A Câmara dos Deputados aprovou o texto-base do Projeto de Lei 2780/24, que cria a Política Nacional de Minerais Críticos e Estratégicos (PNMCE). A proposta prevê incentivos governamentais, prioridade no licenciamento ambiental e a criação de um comitê responsável por definir quais minerais serão considerados críticos e estratégicos no país.
O projeto também cria o Fundo Garantidor da Atividade Mineral (FGAM), com aporte inicial de R$ 2 bilhões da União, podendo alcançar R$ 5 bilhões com participação privada. O fundo deverá apoiar projetos considerados prioritários pelo Conselho Especial de Minerais Críticos e Estratégicos (CMCE), órgão de assessoramento da Presidência da República.
Outro ponto da proposta é a atribuição ao comitê de analisar mudanças de controle societário em mineradoras que atuem com minerais estratégicos e críticos.
Brasil tem 21 milhões de toneladas em reservas
As terras raras, grupo de 17 elementos químicos essenciais para setores como carros elétricos, turbinas eólicas, smartphones e sistemas de defesa estiveram no centro do debate. O Brasil possui cerca de 21 milhões de toneladas em reservas mapeadas, a segunda maior do mundo, atrás apenas da China.
Durante a discussão, deputados levantaram preocupações relacionadas à soberania nacional, especialmente sobre a participação de capital estrangeiro na exploração desses minerais e sobre mecanismos para estimular a industrialização no país, evitando a exportação apenas de matéria-prima.

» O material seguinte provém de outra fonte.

`config.mk`:
```
export PLATFORM = sky130hd
export DESIGN_NAME = multiciclo_control
export DESIGN_NICKNAME = d
export VERILOG_FILES = /design/src/rtl/mips_pkg.sv /design/src/rtl/multiciclo_next_state.sv /design/src/rtl/multiciclo_control.sv
export SDC_FILE = /design/constraint.sdc
export NUM_CORES = 1
export LEC_CHECK = 0
export ABC_CLOCK_PERIOD_IN_PS = 2020
export BUFFER_PORTS_ARGS = -buffer_cell sky130_fd_sc_hd__buf_2
export CORE_MARGIN = 8
export CORE_UTILIZATION = 26
export DETAILED_ROUTE_END_ITERATION = 8
export HOLD_SLACK_MARGIN = 0.03
export PLACE_DENSITY = 0.53
export SLEW_MARGIN = 20
export SYNTH_ARGS = -nofsm -noshare
export SYNTH_HDL_FRONTEND = slang
export SYNTH_HIERARCHICAL = 1
export SYNTH_SLANG_ARGS = --single-unit
```
`constraint.sdc`:
```
create_clock -name clk -period 2.02 [get_ports clk]
set_input_delay 0.404 -clock clk [delete_from_list [all_inputs] [get_ports clk]]
set_output_delay 0.404 -clock clk [all_outputs]
set_load 0.02 [all_outputs]
```
`src/rtl/mips_pkg.sv`:
```
// Shared encodings for the multicycle MIPS control unit.
// Opcodes, FSM states, mux selects and the control bundle.
package mips_pkg;

  typedef enum logic [3:0] {
    S_FETCH    = 4'd0,
    S_DECODE   = 4'd1,
    S_MEM_ADDR = 4'd2,
    S_MEM_RD   = 4'd3,
    S_MEM_WB   = 4'd4,
    S_MEM_WR   = 4'd5,
    S_EXEC_R   = 4'd6,
    S_R_WB     = 4'd7,
    S_BRANCH   = 4'd8,
    S_JUMP     = 4'd9,
    S_ADDI_EX  = 4'd10,
    S_ADDI_WB  = 4'd11,
    S_TRAP     = 4'd12
  } state_t;

  localparam logic [5:0] OP_RTYPE = 6'b000000;
  localparam logic [5:0] OP_LW    = 6'b100011;
  localparam logic [5:0] OP_SW    = 6'b101011;
  localparam logic [5:0] OP_BEQ   = 6'b000100;
  localparam logic [5:0] OP_J     = 6'b000010;
  localparam logic [5:0] OP_ADDI  = 6'b001000;

  localparam logic [1:0] ALU_ADD   = 2'b00;
  localparam logic [1:0] ALU_SUB   = 2'b01;
  localparam logic [1:0] ALU_FUNCT = 2'b10;

  localparam logic [1:0] SRCB_REG  = 2'b00;
  localparam logic [1:0] SRCB_FOUR = 2'b01;
  localparam logic [1:0] SRCB_IMM  = 2'b10;
  localparam logic [1:0] SRCB_BR   = 2'b11;

  localparam logic [1:0] PC_ALU    = 2'b00;
  localparam logic [1:0] PC_ALUOUT = 2'b01;
  localparam logic [1:0] PC_JUMP   = 2'b10;

  typedef struct packed {
    logic       pc_write;
    logic       pc_write_cond;
    logic       i_or_d;
    logic       mem_read;
    logic       mem_write;
    logic       mem_to_reg;
    logic       ir_write;
    logic       reg_write;
    logic       reg_dst;
    logic       alu_src_a;
    logic [1:0] alu_op;
    logic [1:0] alu_src_b;
    logic [1:0] pc_source;
    logic       illegal;
  } ctrl_t;

endpackage

```
`src/rtl/multiciclo_next_state.sv`:
```
// Combinational next-state and Moore control decode.
// Only FETCH looks at mem_ready for its IR/PC write strobes.
module multiciclo_next_state
  import mips_pkg::*;
#(
  parameter int unsigned ENABLE_JUMP     = 1,
  parameter int unsigned ENABLE_ADDI     = 1,
  parameter int unsigned TRAP_ON_ILLEGAL = 1
) (
  input  state_t     state,
  input  logic [5:0] op_code,
  input  logic       mem_ready,
  output state_t     next,
  output logic       retire,
  output ctrl_t      ctrl
);

  logic is_mem;
  logic is_r;
  logic is_beq;
  logic is_j;
  logic is_addi;
  state_t bad_next;

  assign is_mem  = (op_code == OP_LW) ||
                   (op_code == OP_SW);
  assign is_r    = (op_code == OP_RTYPE);
  assign is_beq  = (op_code == OP_BEQ);
  assign is_j    = (ENABLE_JUMP != 0) &&
                   (op_code == OP_J);
  assign is_addi = (ENABLE_ADDI != 0) &&
                   (op_code == OP_ADDI);

  assign bad_next = (TRAP_ON_ILLEGAL != 0) ?
                    S_TRAP : S_FETCH;

  // state transition, retire strobe and control decode
  always_comb begin
    next   = state;
    retire = 1'b0;
    ctrl   = '0;
    case (state)
      S_FETCH: begin
        ctrl.mem_read  = 1'b1;
        ctrl.alu_src_b = SRCB_FOUR;
        ctrl.alu_op    = ALU_ADD;
        ctrl.pc_source = PC_ALU;
        ctrl.ir_write  = mem_ready;
        ctrl.pc_write  = mem_ready;
        if (mem_ready) next = S_DECODE;
      end
      S_DECODE: begin
        ctrl.alu_src_b = SRCB_BR;
        ctrl.alu_op    = ALU_ADD;
        unique case (1'b1)
          is_mem:  next = S_MEM_ADDR;
          is_r:    next = S_EXEC_R;
          is_beq:  next = S_BRANCH;
          is_j:    next = S_JUMP;
          is_addi: next = S_ADDI_EX;
          default: begin
            next   = bad_next;
            retire = (bad_next == S_FETCH);
          end
        endcase
      end
      S_MEM_ADDR: begin
        ctrl.alu_src_a = 1'b1;
        ctrl.alu_src_b = SRCB_IMM;
        ctrl.alu_op    = ALU_ADD;
        next = (op_code == OP_SW) ?
               S_MEM_WR : S_MEM_RD;
      end
      S_MEM_RD: begin
        ctrl.mem_read = 1'b1;
        ctrl.i_or_d   = 1'b1;
        if (mem_ready) next = S_MEM_WB;
      end
      S_MEM_WB: begin
        ctrl.reg_write  = 1'b1;
        ctrl.mem_to_reg = 1'b1;
        next   = S_FETCH;
        retire = 1'b1;
      end
      S_MEM_WR: begin
        ctrl.mem_write = 1'b1;
        ctrl.i_or_d    = 1'b1;
        if (mem_ready) begin
          next   = S_FETCH;
          retire = 1'b1;
        end
      end
      S_EXEC_R: begin
        ctrl.alu_src_a = 1'b1;
        ctrl.alu_src_b = SRCB_REG;
        ctrl.alu_op    = ALU_FUNCT;
        next = S_R_WB;
      end
      S_R_WB: begin
        ctrl.reg_write = 1'b1;
        ctrl.reg_dst   = 1'b1;
        next   = S_FETCH;
        retire = 1'b1;
      end
      S_BRANCH: begin
        ctrl.alu_src_a     = 1'b1;
        ctrl.alu_src_b     = SRCB_REG;
        ctrl.alu_op        = ALU_SUB;
        ctrl.pc_write_cond = 1'b1;
        ctrl.pc_source     = PC_ALUOUT;
        next   = S_FETCH;
        retire = 1'b1;
      end
      S_JUMP: begin
        ctrl.pc_write  = 1'b1;
        ctrl.pc_source = PC_JUMP;
        next   = S_FETCH;
        retire = 1'b1;
      end
      S_ADDI_EX: begin
        ctrl.alu_src_a = 1'b1;
        ctrl.alu_src_b = SRCB_IMM;
        ctrl.alu_op    = ALU_ADD;
        next = S_ADDI_WB;
      end
      S_ADDI_WB: begin
        ctrl.reg_write = 1'b1;
        next   = S_FETCH;
        retire = 1'b1;
      end
      S_TRAP: begin
        ctrl.illegal = 1'b1;
      end
      default: next = S_FETCH;
    endcase
  end

endmodule

```
`src/rtl/multiciclo_control.sv`:
```
// Multicycle MIPS control FSM with retired-instruction count.
// Holds the state register and counter; decode lives below.
module multiciclo_control
  import mips_pkg::*;
#(
  parameter int unsigned ENABLE_JUMP     = 1,
  parameter int unsigned ENABLE_ADDI     = 1,
  parameter int unsigned TRAP_ON_ILLEGAL = 1,
  parameter int unsigned CNT_W           = 32
) (
  input  logic             clk,
  input  logic             rst,
  input  logic [5:0]       op_code,
  input  logic             mem_ready,
  output logic             PCWrite,
  output logic             PCWriteCond,
  output logic             IorD,
  output logic             MemRead,
  output logic             MemWrite,
  output logic             MemtoReg,
  output logic             IRWrite,
  output logic             RegWrite,
  output logic             RegDst,
  output logic             ALUSrcA,
  output logic [1:0]       ALUOp,
  output logic [1:0]       ALUSrcB,
  output logic [1:0]       PCSource,
  output logic             illegal,
  output logic [3:0]       state,
  output logic [CNT_W-1:0] retired
);

  state_t cur;
  state_t nxt;
  logic   retire;
  ctrl_t  ctrl;

  multiciclo_next_state #(
    .ENABLE_JUMP     (ENABLE_JUMP),
    .ENABLE_ADDI     (ENABLE_ADDI),
    .TRAP_ON_ILLEGAL (TRAP_ON_ILLEGAL)
  ) u_next (
    .state     (cur),
    .op_code   (op_code),
    .mem_ready (mem_ready),
    .next      (nxt),
    .retire    (retire),
    .ctrl      (ctrl)
  );

  // state register; reset abandons any memory access
  always_ff @(posedge clk or negedge rst) begin
    if (!rst) cur <= S_FETCH;
    else      cur <= nxt;
  end

  // retired-instruction counter, wraps naturally
  always_ff @(posedge clk or negedge rst) begin
    if (!rst)        retired <= '0;
    else if (retire) retired <= retired + CNT_W'(1);
  end

  assign PCWrite     = ctrl.pc_write;
  assign PCWriteCond = ctrl.pc_write_cond;
  assign IorD        = ctrl.i_or_d;
  assign MemRead     = ctrl.mem_read;
  assign MemWrite    = ctrl.mem_write;
  assign MemtoReg    = ctrl.mem_to_reg;
  assign IRWrite     = ctrl.ir_write;
  assign RegWrite    = ctrl.reg_write;
  assign RegDst      = ctrl.reg_dst;
  assign ALUSrcA     = ctrl.alu_src_a;
  assign ALUOp       = ctrl.alu_op;
  assign ALUSrcB     = ctrl.alu_src_b;
  assign PCSource    = ctrl.pc_source;
  assign illegal     = ctrl.illegal;
  assign state       = cur;

endmodule

```
**Yosys cells after proc, flatten, opt, wreduce, memory -nomap -nowiden**

Index checks and enable logic that the tools add are counted.

- Output and inout port bits: 53
- Bits of input ports: 9
- Register bits after elaboration: 36

- Muxes and demuxes: 21
- Add/subtract/negate cells: 1
- Bitwise operators: 1
- Equality and inequality tests: 20
- Reduce and logical (&&, ||, !) cells: 10

Operator list:

| operator | number |
|---|---|
| one-hot mux 4 bit (5 select lines) | 2 |
| adder 32 x 1 -> 32 bit, second input constant | 1 |
| one-hot mux 4 bit (8 select lines) | 1 |
| equality test 4 bit, second input constant | 5 |
| equality test 4 x 3 -> 1 bit, second input constant | 4 |
| equality test 6 bit, second input constant | 2 |
| 2-to-1 mux 4 bit | 3 |
| 2-to-1 mux 1 bit | 11 |
| equality test 4 x 2 -> 1 bit, second input constant | 2 |
| equality test 6 x 2 -> 1 bit, second input constant | 1 |
| equality test 6 x 3 -> 1 bit, second input constant | 1 |
| equality test 6 x 4 -> 1 bit, second input constant | 1 |
| zero test 6 bit | 1 |
| != test 2 bit, second input constant | 3 |
| OR reduction 2 bit | 3 |
| OR reduction 5 bit | 1 |
| equality test 4 x 1 -> 1 bit, second input constant | 1 |
| zero test 4 bit | 1 |
| one-hot mux 1 bit (2 select lines) | 2 |
| one-hot mux 2 bit (2 select lines) | 1 |
| AND reduction 4 bit | 1 |
| OR reduction 4 bit | 1 |
| 2-to-1 mux 3 bit | 1 |
| OR reduction 3 bit | 1 |
| 2 further kinds | 2 |

**Logic depth before layout (Yosys ltp)**

- Word-level depth: 4
- Gate-level depth with buffers: 8
- Mapped depth without buffers: 8

**Modules after synthesis**

The synthesis kept the hierarchy.

By module, submodules not included:

| module | cells an instance | area each (sq um) | instances |
|---|---|---|---|
| multiciclo_control | 122 | 1514.0 | 1 |
| multiciclo_next_state | 72 | 431.7 | 1 |

**Least setup slack after synthesis**

Ideal clock, no wire load.

- Kind: reg2reg
- From: register cur[1], in the netlist state[1]
- To: register retired[27]
- Path buffers: 0
- Setup time: 130 ps
- Required time: 1890 ps
- Slack: -182 ps
- Cell stages (with the launch flop): 9
- Arrival time: 2072 ps
- Cells stage by stage: dfrtp_1 -> nand2b_1 -> nor2_1 -> o21ai_0 -> and3_1 -> nand4_1 -> nor3_2 -> nand4_1 -> xnor2_1

- Cells in the longest elaborated chain, start to end: 3
- Elaborated cells between the ends (all ways): 8

Ends and longest elaborated chain:

| element | line | text |
|---|---|---|
| start, declared | multiciclo_control.sv:33 | `state_t cur;` |
| start signal, assigned | multiciclo_control.sv:54 | `else cur <= nxt;` |
| equality test 4 x 3 -> 1 bit / equality test 4 bit (equally long branches) | multiciclo_next_state.sv:42 | `case (state)` |
| OR reduction 5 bit (no line) | - |  |
| one-hot mux 1 bit (2 select lines) * | multiciclo_next_state.sv:42 |  |
| via retire | multiciclo_control.sv:35 | `logic retire;` |
| end signal, assigned | multiciclo_control.sv:60 | `else if (retire) retired <= retired + CNT_W'(1);` |
| end, declared | multiciclo_control.sv:30 | `output logic [CNT_W-1:0] retired` |

The timed path passes the listed nets; every way through them passes the cells marked *.
A chain may end at the register's enable or synchronous reset.

**Final worst setup path**

- From: register cur[0], in the netlist state[0]
- To: output RegWrite

- Cells in the longest elaborated chain, start to end: 3
- Elaborated cells between the ends (all ways): 5

Ends and longest elaborated chain:

| element | line | text |
|---|---|---|
| equality test 4 x 3 -> 1 bit / equality test 4 bit (equally long branches) | multiciclo_next_state.sv:42 |  |
| OR reduction 3 bit (no line) * | - |  |
| 2-to-1 mux 1 bit * | multiciclo_next_state.sv:42 |  |
| end, declared | multiciclo_control.sv:22 | `output logic RegWrite,` |

Every way passes the cells marked *; elsewhere a longest branch is shown, timed or not.

==> impl_metrics.json <==
{
  "grt_pass1_vias": 1687,
  "criticalPathCategory": "flop to output pin",
  "yosysTopAreaCell": "dfrtp_1",
  "n_fill_cell": 761,
  "synth_ff_type": "dfrtp_1",
  "yosysUniqueCellTypes": 42,
  "area_growth_pct": 41.8,
  "dr.first_iter.drc_count": 48,
  "clk_pin_slew_worst_paths_ps": 70,
  "power_density_nw_per_um2": 1150,
  "synthesis.area_sq_um": 1950,
  "synth_nets": 204,
  "synthTopCellsByArea": "dfrtp_1, xnor2_1, nand4_1",
  "critPathLaunchType": "flop",
  "cts.sinks": 36,
  "finalSetupViolCount": 0,
  "pre_cts_ws_ps": -11.4,
  "drc": 0,
  "setup_ws_ps": 45.8,
  "core-area_sq_um": 7250,
  "ant_nets": 0,
  "cp.arrival_ps": 1570,
  "ys_warn_count": 6,
  "hold_viol_final": 0,
  "power_mw": 3.16,
  "outcome": "completed",
  "h-tree-depth": 2,
  "nNetsFinal": 288,
  "antenna_found_initial": 0,
  "grt_max_degree": 37,
  "critPathCaptureType": "output pin",
  "p_leak_nw": 1.36,
  "ir_drop_uv": 467,
  "syn_area_per_cell_sq_um": 10.0,
  "ys_seq_elements": 36,
  "hp-class": "primary input to async pin",
  "synth_compound_area_share_pct": 6.56,
  "max_freq_ghz": 0.507,
  "async_reset_ff_share_pct": 100,
  "overflow": 0,
  "grt_usage_pct": 9.80,
  "cts_root_buf": "clkbuf_8",
  "setup_tns_ps": 0,
  "yosys.area.top_type_share_pct": 46.3,
  "gp_congestion": 0.801,
  "io_buffers": 61,
  "ioPinCount": 62,
  "relSlewSlack_pct": 47.4,
  "clk_path_buf_depth": 2,
  "timing.final.crit_period_ps": 1970,
  "swShare_pct": 35.9,
  "vias_per_cell": 4.63,
  "reg2reg_slack_ps": 150,
  "critPathMaxFanout": 6,
  "synth_mux_area_share_pct": 1.16,
  "synthSimpleGateAreaFrac_pct": 28.4,
  "syn-instance-count": 194,
  "drive_above_1_share_pct": 39.4,
  "wl_um": 5190,
  "die_y_um": 103,
  "sequentialPowerShare_pct": 29.7,
  "tightest_slew_ps": 789,
  "synthAdderAreaFrac_pct": 0.643,
  "skew_ps": 3.98,
  "cts_tree": "done",
  "post_drt_wl_per_cell_um": 13.7,
  "r2r_cells": 9,
  "slew_violations": 0,
  "cts_buffers": 5,
  "vias": 1752,
  "firstDrtPassIters": 4,
  "synth_top_family_by_area": "simple AND/OR/NAND/NOR gates",
  "worstPathRequired_ps": 1620,
  "clkPwrFrac_pct": 27.8,
  "die-area_sq_um": 10500,
  "drv_cap": 0,
  "ys_seq_area_share_pct": 46.3,
  "clock_latency_ps": 290,
  "n_antenna_cell": 0,
  "post-dp-hpwl_um": 3910,
  "final_common_cell": "buf_2",
  "grt_pass1_wl_um": 8200,
  "synth_edf_count": 0,
  "rows": 31,
  "grt_setup_unrepaired": "yes",
  "rr_endpoint": "retired[17]",
  "fin_crit_sh_pct": 97.7,
  "r2r-start": "state[0]",
  "ctsHoldBuffers": 0,
  "start_util_pct": 26.8,
  "layout_common_cells": "buf_2, dfrtp_1, xnor2_1",
  "p_int_mw": 2.03,
  "synth-xor-area-share_pct": 14.9,
  "chipWidth_um": 103,
  "p_switching_mw": 1.13,
  "combPwrFrac_pct": 42.5,
  "fin_util_pct": 38.0
}
-- per-layer routing --
layer  GRT usage (%)  share of wire [%]
met1            12.3                 46
met2            15.0                 45
met3            4.46                8.1
met4            2.14               0.73
met5               0                  0
-- sequential cells by signal, indices dropped and copies added (netlist names) --
register  flops
state         4
retired      32
-- final cells by class --
type | instances | area (sq um) | area share, %
clock inverters | 3 | 90.1 | 3.27
flip-flops and latches | 36 | 905 | 32.8
multi-input cells | 150 | 1040 | 37.6
well taps | 99 | 124 | 4.49
clock buffers | 5 | 68.8 | 2.49
repair buffers | 82 | 522 | 18.9
inverters | 3 | 11.3 | 0.408
-- how the worst max path moves through the flow --
| stage | endpoint | cells past startpoint | startpoint | slack [ps] |
|---|---|---|---|---|
| 3_5_place_dp | retired[25] | 8 | mem_ready | -10 |
| 6_report | RegWrite | 4 | state[0] | 50 |
| 3_3_place_gp | retired[27] | 8 | mem_ready | 50 |
| 4_1_cts | retired[25] | 8 | state[0] | 3 |
| 5_1_grt | retired[17] | 9 | state[1] | -40 |
| 2_1_floorplan | retired[27] | 8 | state[1] | 8 |
-- Yosys cell counts, types with 2 or more instances --
master,count
or2_2,3
xor2_1,7
nand4_1,16
or3_1,2
xnor2_1,26
nand3_1,7
nand3b_1,2
nand2_1,10
dfrtp_1,36
and2b_1,2
nor3_1,8
and3_1,7
a21oi_1,6
nor2_1,18
inv_1,3
o21ai_0,6
nand2b_1,5
clkbuf_1,3
mux2_2,2
nor4_1,3
-- logic make-up (layout without fill, tap and decap cells) --
group / after synthesis / count (layout)
AOI/OAI and AO/OA: 20 / 20
xor gates and xnor gates: 33 / 33
adders and majority gates: 1 / 1
buffers and inverters: 8 / 93
DFF: 36 / 36
muxes: 2 / 2
and+or+nand+nor: 94 / 94
-- power groups by stage --
stage,Clock [mW],Combinational (mW),Sequential (mW)
detailed placement,0,1.19,0.944
global route,0.932,1.45,0.957
global placement,0,1.18,0.942
finish,0.879,1.34,0.937
CTS,0.897,1.21,0.933
floorplan,0,0.683,1.06
-- per-stage QoR --
| step | hold slack (ps) | cells | cell area [sq um] |
|---|---|---|---|
| after global placement | 461 | 360 | 2450 |
| after CTS | 228 | 368 | 2620 |
| after floorplan | 108 | 194 | 1980 |
| after detailed placement | 475 | 360 | 2450 |
| after global routing | 258 | 378 | 2760 |
| final | 197 | 378 | 2760 |
-- timing repair --
item	4_1_cts	5_1_grt
endpoints found under the setup margin	3	17
endpoints found under the hold margin	0	0
gates resized for setup	3	10
setup buffers	0	8
pin swaps	0	3
gates cloned	0	2
-- worst max-delay path, stage by stage (launching register included) --
cell	delay [ps]
dfrtp_2	450
buf_8	140
and2b_1	190
o32ai_1	280
buf_2	220
(Power assumes the default switching activity.)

Atualmente, o Brasil possui uma única mina de terras raras em operação, localizada em Minaçu (GO), operada pela Serra Verde desde 2024. Após negociações, o relator incluiu no texto a previsão de consulta e consentimento prévio, livre e informado a povos indígenas e comunidades tradicionais potencialmente afetados por projetos de mineração, em referência à Convenção 169 da Organização Internacional do Trabalho (OIT).